_Records for processing_
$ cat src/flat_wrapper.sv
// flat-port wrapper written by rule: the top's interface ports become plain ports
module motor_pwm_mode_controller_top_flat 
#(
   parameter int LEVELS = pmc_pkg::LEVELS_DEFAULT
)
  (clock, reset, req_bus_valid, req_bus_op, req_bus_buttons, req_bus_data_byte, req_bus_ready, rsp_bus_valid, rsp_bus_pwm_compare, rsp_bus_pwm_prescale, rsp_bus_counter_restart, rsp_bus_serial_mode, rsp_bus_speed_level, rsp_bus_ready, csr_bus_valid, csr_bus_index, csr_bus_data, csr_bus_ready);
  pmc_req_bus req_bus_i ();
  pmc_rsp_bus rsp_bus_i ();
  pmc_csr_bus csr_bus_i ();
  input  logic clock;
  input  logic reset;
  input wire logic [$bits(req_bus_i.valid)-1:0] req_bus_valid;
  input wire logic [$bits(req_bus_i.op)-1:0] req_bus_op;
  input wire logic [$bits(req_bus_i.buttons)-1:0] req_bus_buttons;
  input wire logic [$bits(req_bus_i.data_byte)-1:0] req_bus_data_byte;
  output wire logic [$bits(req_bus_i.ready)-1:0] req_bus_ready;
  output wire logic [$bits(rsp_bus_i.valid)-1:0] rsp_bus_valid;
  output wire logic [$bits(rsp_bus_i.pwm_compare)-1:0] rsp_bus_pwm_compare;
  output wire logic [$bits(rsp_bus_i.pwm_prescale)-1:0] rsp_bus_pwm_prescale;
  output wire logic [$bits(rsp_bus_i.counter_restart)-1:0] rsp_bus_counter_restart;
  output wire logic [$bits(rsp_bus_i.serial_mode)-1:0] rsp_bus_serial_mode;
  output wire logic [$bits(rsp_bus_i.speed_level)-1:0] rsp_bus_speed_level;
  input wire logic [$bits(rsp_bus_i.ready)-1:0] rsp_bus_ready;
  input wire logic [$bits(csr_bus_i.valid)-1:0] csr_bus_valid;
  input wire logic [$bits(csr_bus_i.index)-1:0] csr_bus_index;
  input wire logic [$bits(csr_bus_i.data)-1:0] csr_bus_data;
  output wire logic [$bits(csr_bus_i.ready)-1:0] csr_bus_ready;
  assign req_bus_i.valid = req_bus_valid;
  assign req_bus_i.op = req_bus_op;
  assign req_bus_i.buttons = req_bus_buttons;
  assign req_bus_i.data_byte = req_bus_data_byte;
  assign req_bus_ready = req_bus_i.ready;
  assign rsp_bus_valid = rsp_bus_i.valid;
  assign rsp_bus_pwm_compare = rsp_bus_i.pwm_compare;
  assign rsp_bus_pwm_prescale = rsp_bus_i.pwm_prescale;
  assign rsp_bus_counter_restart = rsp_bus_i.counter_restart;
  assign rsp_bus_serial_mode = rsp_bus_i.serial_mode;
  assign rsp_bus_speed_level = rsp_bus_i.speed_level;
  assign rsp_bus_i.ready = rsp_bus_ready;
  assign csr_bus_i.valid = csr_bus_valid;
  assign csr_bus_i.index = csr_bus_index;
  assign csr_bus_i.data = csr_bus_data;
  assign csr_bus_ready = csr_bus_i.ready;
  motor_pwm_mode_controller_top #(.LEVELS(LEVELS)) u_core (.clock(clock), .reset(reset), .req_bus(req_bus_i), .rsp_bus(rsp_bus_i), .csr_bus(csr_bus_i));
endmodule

_Work required_
Please quote every record above exactly as it appears.

_Answer for the task_
$ cat src/flat_wrapper.sv
// flat-port wrapper written by rule: the top's interface ports become plain ports
module motor_pwm_mode_controller_top_flat 
#(
   parameter int LEVELS = pmc_pkg::LEVELS_DEFAULT
)
  (clock, reset, req_bus_valid, req_bus_op, req_bus_buttons, req_bus_data_byte, req_bus_ready, rsp_bus_valid, rsp_bus_pwm_compare, rsp_bus_pwm_prescale, rsp_bus_counter_restart, rsp_bus_serial_mode, rsp_bus_speed_level, rsp_bus_ready, csr_bus_valid, csr_bus_index, csr_bus_data, csr_bus_ready);
  pmc_req_bus req_bus_i ();
  pmc_rsp_bus rsp_bus_i ();
  pmc_csr_bus csr_bus_i ();
  input  logic clock;
  input  logic reset;
  input wire logic [$bits(req_bus_i.valid)-1:0] req_bus_valid;
  input wire logic [$bits(req_bus_i.op)-1:0] req_bus_op;
  input wire logic [$bits(req_bus_i.buttons)-1:0] req_bus_buttons;
  input wire logic [$bits(req_bus_i.data_byte)-1:0] req_bus_data_byte;
  output wire logic [$bits(req_bus_i.ready)-1:0] req_bus_ready;
  output wire logic [$bits(rsp_bus_i.valid)-1:0] rsp_bus_valid;
  output wire logic [$bits(rsp_bus_i.pwm_compare)-1:0] rsp_bus_pwm_compare;
  output wire logic [$bits(rsp_bus_i.pwm_prescale)-1:0] rsp_bus_pwm_prescale;
  output wire logic [$bits(rsp_bus_i.counter_restart)-1:0] rsp_bus_counter_restart;
  output wire logic [$bits(rsp_bus_i.serial_mode)-1:0] rsp_bus_serial_mode;
  output wire logic [$bits(rsp_bus_i.speed_level)-1:0] rsp_bus_speed_level;
  input wire logic [$bits(rsp_bus_i.ready)-1:0] rsp_bus_ready;
  input wire logic [$bits(csr_bus_i.valid)-1:0] csr_bus_valid;
  input wire logic [$bits(csr_bus_i.index)-1:0] csr_bus_index;
  input wire logic [$bits(csr_bus_i.data)-1:0] csr_bus_data;
  output wire logic [$bits(csr_bus_i.ready)-1:0] csr_bus_ready;
  assign req_bus_i.valid = req_bus_valid;
  assign req_bus_i.op = req_bus_op;
  assign req_bus_i.buttons = req_bus_buttons;
  assign req_bus_i.data_byte = req_bus_data_byte;
  assign req_bus_ready = req_bus_i.ready;
  assign rsp_bus_valid = rsp_bus_i.valid;
  assign rsp_bus_pwm_compare = rsp_bus_i.pwm_compare;
  assign rsp_bus_pwm_prescale = rsp_bus_i.pwm_prescale;
  assign rsp_bus_counter_restart = rsp_bus_i.counter_restart;
  assign rsp_bus_serial_mode = rsp_bus_i.serial_mode;
  assign rsp_bus_speed_level = rsp_bus_i.speed_level;
  assign rsp_bus_i.ready = rsp_bus_ready;
  assign csr_bus_i.valid = csr_bus_valid;
  assign csr_bus_i.index = csr_bus_index;
  assign csr_bus_i.data = csr_bus_data;
  assign csr_bus_ready = csr_bus_i.ready;
  motor_pwm_mode_controller_top #(.LEVELS(LEVELS)) u_core (.clock(clock), .reset(reset), .req_bus(req_bus_i), .rsp_bus(rsp_bus_i), .csr_bus(csr_bus_i));
endmodule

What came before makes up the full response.